■ PROBLEM TO WORK ON
Of the records that follow, copy only the lines from the line containing "nand4_1: 6 / 6" to the line containing "logic type /", both included, exactly as written.

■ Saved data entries
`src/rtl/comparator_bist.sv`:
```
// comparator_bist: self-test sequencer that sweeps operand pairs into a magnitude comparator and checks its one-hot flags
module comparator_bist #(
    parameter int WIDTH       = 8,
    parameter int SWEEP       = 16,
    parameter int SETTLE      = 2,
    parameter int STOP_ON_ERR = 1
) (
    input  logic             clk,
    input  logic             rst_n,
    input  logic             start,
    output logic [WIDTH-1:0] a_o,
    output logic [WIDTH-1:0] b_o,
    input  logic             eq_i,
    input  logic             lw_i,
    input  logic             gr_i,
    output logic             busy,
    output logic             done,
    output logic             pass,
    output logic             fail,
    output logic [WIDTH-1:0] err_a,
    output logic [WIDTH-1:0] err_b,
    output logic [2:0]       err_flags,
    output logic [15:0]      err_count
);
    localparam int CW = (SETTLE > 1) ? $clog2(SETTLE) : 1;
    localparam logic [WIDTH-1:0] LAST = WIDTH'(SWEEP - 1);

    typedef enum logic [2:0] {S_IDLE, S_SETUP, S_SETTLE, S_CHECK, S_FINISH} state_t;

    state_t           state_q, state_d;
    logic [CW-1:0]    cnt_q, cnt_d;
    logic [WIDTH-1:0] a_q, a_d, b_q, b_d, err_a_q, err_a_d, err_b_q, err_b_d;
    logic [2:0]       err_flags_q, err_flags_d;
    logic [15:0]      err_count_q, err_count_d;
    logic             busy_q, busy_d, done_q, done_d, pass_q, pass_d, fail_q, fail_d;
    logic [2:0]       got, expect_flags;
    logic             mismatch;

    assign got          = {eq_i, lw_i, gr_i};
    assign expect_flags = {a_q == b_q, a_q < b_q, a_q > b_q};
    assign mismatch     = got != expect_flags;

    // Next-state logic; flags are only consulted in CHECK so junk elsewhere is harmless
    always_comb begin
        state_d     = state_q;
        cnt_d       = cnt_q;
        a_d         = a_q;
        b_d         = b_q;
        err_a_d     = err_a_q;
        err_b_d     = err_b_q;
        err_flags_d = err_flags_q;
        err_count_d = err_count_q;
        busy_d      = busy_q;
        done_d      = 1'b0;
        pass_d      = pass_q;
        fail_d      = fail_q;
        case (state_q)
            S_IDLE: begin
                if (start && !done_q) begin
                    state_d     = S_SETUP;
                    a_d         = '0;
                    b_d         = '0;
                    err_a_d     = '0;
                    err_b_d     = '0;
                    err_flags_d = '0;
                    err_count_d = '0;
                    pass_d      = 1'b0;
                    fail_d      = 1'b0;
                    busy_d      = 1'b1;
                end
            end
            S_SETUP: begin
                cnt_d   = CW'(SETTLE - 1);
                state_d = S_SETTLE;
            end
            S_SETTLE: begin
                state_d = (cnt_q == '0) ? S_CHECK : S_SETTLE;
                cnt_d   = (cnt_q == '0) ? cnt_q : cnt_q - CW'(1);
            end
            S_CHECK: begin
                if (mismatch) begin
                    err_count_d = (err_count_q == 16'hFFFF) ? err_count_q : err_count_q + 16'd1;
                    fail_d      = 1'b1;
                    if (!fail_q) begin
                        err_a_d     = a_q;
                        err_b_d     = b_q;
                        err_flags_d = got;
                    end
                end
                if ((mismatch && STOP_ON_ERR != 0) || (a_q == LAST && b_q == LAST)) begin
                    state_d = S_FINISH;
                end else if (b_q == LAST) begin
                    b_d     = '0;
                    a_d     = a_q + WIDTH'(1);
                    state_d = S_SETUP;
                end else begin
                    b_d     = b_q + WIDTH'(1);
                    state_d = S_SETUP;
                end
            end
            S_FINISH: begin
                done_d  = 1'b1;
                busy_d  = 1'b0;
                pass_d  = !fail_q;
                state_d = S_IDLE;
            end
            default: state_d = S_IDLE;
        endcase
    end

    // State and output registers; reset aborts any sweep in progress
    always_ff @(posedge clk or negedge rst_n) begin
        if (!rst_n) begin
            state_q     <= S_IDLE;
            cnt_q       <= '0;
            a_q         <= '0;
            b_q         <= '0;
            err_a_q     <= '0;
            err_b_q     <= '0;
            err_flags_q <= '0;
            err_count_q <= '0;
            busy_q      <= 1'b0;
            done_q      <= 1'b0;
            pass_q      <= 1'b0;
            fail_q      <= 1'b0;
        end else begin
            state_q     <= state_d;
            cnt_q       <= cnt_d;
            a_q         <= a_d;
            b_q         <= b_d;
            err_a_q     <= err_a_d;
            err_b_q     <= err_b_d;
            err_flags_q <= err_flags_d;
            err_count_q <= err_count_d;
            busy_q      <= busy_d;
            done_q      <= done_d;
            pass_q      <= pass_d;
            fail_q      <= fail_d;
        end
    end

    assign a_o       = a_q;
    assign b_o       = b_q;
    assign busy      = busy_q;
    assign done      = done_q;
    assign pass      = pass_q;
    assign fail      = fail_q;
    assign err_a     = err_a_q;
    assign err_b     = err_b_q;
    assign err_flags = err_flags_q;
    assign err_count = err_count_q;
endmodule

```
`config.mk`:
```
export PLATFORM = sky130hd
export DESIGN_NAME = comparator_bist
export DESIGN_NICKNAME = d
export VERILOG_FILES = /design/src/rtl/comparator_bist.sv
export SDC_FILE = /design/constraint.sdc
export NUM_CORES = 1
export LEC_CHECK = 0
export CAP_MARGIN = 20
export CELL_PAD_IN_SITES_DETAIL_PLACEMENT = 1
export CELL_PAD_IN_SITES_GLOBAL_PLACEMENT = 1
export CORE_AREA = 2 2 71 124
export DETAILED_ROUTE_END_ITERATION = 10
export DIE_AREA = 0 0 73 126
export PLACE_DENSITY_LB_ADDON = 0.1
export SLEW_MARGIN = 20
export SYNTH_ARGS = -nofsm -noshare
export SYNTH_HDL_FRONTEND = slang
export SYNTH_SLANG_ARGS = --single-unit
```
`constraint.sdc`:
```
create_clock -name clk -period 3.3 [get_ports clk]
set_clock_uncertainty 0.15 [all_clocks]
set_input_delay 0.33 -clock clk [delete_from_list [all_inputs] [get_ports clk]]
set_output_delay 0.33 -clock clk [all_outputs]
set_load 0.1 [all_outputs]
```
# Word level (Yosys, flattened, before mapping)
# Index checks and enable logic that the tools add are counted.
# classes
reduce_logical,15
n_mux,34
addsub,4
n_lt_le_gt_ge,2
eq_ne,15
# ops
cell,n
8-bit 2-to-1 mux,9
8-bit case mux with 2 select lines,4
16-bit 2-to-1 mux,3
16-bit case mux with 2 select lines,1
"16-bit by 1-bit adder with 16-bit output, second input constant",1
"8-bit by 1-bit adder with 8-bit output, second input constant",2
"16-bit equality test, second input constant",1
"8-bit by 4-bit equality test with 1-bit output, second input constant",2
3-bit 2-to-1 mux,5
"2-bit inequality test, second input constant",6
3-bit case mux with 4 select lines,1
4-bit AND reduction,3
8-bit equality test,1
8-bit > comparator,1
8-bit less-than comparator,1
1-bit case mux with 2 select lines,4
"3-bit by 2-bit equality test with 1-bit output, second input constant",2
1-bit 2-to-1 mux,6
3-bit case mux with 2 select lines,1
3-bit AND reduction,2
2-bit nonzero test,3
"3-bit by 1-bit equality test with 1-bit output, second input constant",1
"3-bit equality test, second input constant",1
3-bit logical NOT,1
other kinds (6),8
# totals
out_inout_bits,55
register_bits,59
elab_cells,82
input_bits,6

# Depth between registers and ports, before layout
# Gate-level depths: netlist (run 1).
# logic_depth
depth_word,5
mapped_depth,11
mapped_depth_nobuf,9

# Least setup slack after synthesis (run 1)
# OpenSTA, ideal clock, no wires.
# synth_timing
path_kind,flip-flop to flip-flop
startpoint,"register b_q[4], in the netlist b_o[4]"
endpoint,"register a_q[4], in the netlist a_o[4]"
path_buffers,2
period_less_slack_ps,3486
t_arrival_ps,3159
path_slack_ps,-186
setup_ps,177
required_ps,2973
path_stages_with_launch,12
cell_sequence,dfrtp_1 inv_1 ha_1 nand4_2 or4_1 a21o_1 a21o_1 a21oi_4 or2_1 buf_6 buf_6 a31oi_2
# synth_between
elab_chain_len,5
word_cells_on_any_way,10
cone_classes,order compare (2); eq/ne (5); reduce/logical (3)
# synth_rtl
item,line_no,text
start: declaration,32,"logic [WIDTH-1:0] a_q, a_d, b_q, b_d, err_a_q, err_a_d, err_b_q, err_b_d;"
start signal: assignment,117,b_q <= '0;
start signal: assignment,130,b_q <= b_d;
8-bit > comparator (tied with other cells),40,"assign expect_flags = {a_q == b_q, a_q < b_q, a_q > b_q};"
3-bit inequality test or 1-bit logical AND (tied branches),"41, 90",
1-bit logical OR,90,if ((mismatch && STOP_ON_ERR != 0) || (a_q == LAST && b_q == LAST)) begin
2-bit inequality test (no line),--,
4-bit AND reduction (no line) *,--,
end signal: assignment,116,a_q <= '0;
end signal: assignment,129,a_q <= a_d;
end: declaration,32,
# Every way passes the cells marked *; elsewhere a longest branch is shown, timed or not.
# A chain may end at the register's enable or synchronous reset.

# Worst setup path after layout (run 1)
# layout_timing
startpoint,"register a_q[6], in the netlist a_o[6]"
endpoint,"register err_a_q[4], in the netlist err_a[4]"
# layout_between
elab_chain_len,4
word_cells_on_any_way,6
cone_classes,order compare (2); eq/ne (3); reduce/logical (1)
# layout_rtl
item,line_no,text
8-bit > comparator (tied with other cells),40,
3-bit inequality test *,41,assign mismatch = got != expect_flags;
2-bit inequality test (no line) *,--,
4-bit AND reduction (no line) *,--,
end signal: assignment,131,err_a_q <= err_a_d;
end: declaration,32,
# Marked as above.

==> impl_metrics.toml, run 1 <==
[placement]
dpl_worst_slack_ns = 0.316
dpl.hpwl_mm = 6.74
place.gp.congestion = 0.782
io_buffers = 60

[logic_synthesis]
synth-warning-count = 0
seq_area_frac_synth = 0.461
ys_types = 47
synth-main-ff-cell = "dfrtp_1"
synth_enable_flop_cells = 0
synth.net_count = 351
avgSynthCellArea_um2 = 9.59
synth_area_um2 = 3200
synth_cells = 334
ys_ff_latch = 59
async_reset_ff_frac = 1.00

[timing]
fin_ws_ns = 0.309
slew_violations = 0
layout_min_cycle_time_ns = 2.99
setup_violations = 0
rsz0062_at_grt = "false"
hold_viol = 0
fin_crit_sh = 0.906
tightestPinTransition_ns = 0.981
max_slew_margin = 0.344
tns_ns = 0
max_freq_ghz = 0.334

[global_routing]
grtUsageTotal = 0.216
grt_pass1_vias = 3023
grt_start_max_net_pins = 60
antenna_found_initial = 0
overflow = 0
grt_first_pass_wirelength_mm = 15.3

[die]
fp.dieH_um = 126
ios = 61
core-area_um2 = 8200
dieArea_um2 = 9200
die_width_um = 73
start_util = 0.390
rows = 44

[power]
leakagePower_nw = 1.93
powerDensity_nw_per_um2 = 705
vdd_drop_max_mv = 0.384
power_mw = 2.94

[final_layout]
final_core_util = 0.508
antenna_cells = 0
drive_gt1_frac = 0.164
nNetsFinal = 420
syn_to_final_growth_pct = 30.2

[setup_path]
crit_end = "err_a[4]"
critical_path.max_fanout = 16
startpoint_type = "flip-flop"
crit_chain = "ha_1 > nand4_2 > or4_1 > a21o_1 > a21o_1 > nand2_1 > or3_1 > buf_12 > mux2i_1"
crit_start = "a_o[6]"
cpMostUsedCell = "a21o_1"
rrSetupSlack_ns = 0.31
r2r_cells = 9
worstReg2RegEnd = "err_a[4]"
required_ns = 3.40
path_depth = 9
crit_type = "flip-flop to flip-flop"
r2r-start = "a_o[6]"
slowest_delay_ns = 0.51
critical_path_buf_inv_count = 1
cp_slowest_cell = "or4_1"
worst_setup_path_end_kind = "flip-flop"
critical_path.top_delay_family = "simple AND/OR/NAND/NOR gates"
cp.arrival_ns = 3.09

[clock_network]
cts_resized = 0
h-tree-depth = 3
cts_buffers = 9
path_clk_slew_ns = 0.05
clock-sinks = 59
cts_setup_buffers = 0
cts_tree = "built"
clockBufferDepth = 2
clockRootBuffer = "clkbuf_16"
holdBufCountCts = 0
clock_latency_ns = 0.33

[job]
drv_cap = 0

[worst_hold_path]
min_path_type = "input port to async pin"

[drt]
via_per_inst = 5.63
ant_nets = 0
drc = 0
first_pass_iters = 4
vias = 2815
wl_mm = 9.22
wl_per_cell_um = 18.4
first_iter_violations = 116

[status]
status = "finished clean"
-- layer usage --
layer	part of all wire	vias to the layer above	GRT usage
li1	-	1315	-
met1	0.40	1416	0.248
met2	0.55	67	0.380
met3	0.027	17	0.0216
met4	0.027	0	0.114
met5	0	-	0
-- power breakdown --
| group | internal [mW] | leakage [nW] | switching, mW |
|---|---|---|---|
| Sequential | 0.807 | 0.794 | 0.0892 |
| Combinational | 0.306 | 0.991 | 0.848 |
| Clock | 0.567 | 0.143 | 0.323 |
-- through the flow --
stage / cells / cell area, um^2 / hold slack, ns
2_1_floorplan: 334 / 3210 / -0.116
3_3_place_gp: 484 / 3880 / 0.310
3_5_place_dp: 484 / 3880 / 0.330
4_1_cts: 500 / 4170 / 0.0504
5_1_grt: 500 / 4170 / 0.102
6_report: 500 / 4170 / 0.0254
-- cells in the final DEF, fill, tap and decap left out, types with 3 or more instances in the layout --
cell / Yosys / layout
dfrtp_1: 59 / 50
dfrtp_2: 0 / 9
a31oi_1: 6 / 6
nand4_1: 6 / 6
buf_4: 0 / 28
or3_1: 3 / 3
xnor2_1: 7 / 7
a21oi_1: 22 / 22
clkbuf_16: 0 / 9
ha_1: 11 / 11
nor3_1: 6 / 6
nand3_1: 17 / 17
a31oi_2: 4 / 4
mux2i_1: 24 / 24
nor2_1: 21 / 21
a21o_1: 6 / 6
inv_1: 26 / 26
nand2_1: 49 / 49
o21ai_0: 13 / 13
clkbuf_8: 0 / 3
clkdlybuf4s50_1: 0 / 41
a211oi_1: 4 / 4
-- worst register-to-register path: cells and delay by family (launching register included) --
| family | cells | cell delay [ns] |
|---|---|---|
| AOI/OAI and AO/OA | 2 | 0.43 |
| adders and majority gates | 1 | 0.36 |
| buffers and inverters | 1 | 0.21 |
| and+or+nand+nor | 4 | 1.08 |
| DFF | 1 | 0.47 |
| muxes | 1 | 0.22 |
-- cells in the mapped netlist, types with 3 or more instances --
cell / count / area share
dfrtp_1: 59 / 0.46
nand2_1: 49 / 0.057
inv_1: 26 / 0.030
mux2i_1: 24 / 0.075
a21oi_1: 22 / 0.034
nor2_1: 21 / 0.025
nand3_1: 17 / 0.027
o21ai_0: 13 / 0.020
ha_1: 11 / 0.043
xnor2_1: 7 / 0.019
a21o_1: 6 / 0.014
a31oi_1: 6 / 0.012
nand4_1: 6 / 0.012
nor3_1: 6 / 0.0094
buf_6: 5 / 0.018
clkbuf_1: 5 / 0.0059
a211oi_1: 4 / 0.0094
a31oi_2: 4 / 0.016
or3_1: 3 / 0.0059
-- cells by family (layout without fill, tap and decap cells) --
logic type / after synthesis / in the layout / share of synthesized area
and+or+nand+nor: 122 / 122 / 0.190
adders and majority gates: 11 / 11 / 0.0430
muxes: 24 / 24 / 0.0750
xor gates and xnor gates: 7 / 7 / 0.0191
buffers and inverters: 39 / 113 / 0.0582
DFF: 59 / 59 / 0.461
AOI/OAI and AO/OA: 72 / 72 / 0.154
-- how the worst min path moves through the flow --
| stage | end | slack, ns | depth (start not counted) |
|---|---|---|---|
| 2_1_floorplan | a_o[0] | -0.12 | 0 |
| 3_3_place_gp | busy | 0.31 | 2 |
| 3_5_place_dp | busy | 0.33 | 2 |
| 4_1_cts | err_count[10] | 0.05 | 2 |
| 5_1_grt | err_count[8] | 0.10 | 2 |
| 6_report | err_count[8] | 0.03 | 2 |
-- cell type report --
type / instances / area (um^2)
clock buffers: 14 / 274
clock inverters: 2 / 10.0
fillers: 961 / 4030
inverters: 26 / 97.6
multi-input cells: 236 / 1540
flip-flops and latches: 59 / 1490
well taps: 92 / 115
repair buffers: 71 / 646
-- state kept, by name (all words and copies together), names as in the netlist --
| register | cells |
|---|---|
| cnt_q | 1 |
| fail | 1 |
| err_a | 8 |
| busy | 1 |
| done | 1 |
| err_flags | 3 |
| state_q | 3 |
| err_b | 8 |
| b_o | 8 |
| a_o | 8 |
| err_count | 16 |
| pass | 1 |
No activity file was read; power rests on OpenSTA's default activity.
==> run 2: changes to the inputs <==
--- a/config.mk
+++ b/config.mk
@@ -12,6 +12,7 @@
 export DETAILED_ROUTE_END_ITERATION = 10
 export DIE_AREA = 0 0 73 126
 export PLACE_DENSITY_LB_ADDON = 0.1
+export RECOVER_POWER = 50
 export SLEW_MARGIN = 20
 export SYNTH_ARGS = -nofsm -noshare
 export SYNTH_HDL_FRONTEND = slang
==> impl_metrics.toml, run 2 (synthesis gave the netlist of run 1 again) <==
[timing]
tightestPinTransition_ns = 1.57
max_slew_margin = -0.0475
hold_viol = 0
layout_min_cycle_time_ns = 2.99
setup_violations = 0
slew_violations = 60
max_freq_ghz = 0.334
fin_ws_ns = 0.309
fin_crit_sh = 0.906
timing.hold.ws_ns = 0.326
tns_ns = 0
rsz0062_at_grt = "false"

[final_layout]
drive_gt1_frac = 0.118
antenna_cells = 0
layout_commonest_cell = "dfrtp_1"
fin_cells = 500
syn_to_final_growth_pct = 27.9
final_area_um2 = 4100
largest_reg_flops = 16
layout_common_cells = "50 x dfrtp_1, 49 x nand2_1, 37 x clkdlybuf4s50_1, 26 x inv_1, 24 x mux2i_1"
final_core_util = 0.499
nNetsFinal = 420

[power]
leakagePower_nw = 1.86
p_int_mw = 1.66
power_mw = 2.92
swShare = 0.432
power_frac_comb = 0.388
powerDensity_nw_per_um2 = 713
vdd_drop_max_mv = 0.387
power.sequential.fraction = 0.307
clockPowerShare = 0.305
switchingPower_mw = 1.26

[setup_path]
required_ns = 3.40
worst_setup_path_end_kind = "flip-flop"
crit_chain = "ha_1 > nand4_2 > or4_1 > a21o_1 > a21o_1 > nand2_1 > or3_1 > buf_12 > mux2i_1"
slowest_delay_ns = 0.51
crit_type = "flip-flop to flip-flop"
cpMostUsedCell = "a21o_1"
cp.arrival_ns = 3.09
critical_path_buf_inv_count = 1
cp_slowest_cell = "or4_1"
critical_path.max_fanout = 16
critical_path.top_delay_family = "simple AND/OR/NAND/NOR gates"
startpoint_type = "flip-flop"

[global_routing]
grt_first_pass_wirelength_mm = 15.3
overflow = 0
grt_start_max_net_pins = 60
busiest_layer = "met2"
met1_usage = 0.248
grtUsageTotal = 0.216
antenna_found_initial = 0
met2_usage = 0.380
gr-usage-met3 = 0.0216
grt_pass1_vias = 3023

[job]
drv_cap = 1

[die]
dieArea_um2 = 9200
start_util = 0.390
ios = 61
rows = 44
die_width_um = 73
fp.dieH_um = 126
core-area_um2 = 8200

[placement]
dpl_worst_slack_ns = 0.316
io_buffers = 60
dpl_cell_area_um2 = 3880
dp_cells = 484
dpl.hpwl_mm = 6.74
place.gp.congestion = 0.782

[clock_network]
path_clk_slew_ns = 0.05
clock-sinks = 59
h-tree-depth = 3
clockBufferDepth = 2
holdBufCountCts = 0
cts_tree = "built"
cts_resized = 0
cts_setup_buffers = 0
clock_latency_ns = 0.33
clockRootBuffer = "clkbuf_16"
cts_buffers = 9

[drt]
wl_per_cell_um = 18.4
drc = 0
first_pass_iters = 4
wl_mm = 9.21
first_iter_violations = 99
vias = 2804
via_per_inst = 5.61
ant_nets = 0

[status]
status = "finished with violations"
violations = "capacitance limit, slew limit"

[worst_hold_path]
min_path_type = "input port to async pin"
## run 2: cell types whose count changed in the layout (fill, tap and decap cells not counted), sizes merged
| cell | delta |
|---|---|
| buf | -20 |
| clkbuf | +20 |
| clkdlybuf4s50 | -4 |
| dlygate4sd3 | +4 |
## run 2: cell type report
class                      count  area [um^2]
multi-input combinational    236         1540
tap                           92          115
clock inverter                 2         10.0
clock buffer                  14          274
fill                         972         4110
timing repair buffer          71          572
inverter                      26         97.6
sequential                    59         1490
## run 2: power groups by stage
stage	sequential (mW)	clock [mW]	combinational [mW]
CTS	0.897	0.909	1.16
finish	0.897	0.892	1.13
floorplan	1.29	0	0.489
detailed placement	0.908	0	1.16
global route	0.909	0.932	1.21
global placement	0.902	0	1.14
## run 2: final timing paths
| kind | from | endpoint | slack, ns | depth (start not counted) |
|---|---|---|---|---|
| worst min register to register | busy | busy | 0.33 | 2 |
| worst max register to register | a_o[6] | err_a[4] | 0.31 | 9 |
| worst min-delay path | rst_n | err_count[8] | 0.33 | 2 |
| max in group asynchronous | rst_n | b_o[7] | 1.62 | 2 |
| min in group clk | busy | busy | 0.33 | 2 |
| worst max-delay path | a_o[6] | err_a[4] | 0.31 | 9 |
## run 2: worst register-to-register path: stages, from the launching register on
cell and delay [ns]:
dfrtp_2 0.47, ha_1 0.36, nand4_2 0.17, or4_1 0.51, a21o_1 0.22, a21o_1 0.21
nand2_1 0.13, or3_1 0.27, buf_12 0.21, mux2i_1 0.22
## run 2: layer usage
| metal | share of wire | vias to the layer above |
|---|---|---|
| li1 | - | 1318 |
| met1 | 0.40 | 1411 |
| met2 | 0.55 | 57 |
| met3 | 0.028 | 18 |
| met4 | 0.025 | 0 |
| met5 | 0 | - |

■ OUTPUT FOR THIS EXERCISE
nand4_1: 6 / 6
buf_4: 0 / 28
or3_1: 3 / 3
xnor2_1: 7 / 7
a21oi_1: 22 / 22
clkbuf_16: 0 / 9
ha_1: 11 / 11
nor3_1: 6 / 6
nand3_1: 17 / 17
a31oi_2: 4 / 4
mux2i_1: 24 / 24
nor2_1: 21 / 21
a21o_1: 6 / 6
inv_1: 26 / 26
nand2_1: 49 / 49
o21ai_0: 13 / 13
clkbuf_8: 0 / 3
clkdlybuf4s50_1: 0 / 41
a211oi_1: 4 / 4
-- worst register-to-register path: cells and delay by family (launching register included) --
| family | cells | cell delay [ns] |
|---|---|---|
| AOI/OAI and AO/OA | 2 | 0.43 |
| adders and majority gates | 1 | 0.36 |
| buffers and inverters | 1 | 0.21 |
| and+or+nand+nor | 4 | 1.08 |
| DFF | 1 | 0.47 |
| muxes | 1 | 0.22 |
-- cells in the mapped netlist, types with 3 or more instances --
cell / count / area share
dfrtp_1: 59 / 0.46
nand2_1: 49 / 0.057
inv_1: 26 / 0.030
mux2i_1: 24 / 0.075
a21oi_1: 22 / 0.034
nor2_1: 21 / 0.025
nand3_1: 17 / 0.027
o21ai_0: 13 / 0.020
ha_1: 11 / 0.043
xnor2_1: 7 / 0.019
a21o_1: 6 / 0.014
a31oi_1: 6 / 0.012
nand4_1: 6 / 0.012
nor3_1: 6 / 0.0094
buf_6: 5 / 0.018
clkbuf_1: 5 / 0.0059
a211oi_1: 4 / 0.0094
a31oi_2: 4 / 0.016
or3_1: 3 / 0.0059
-- cells by family (layout without fill, tap and decap cells) --
logic type / after synthesis / in the layout / share of synthesized area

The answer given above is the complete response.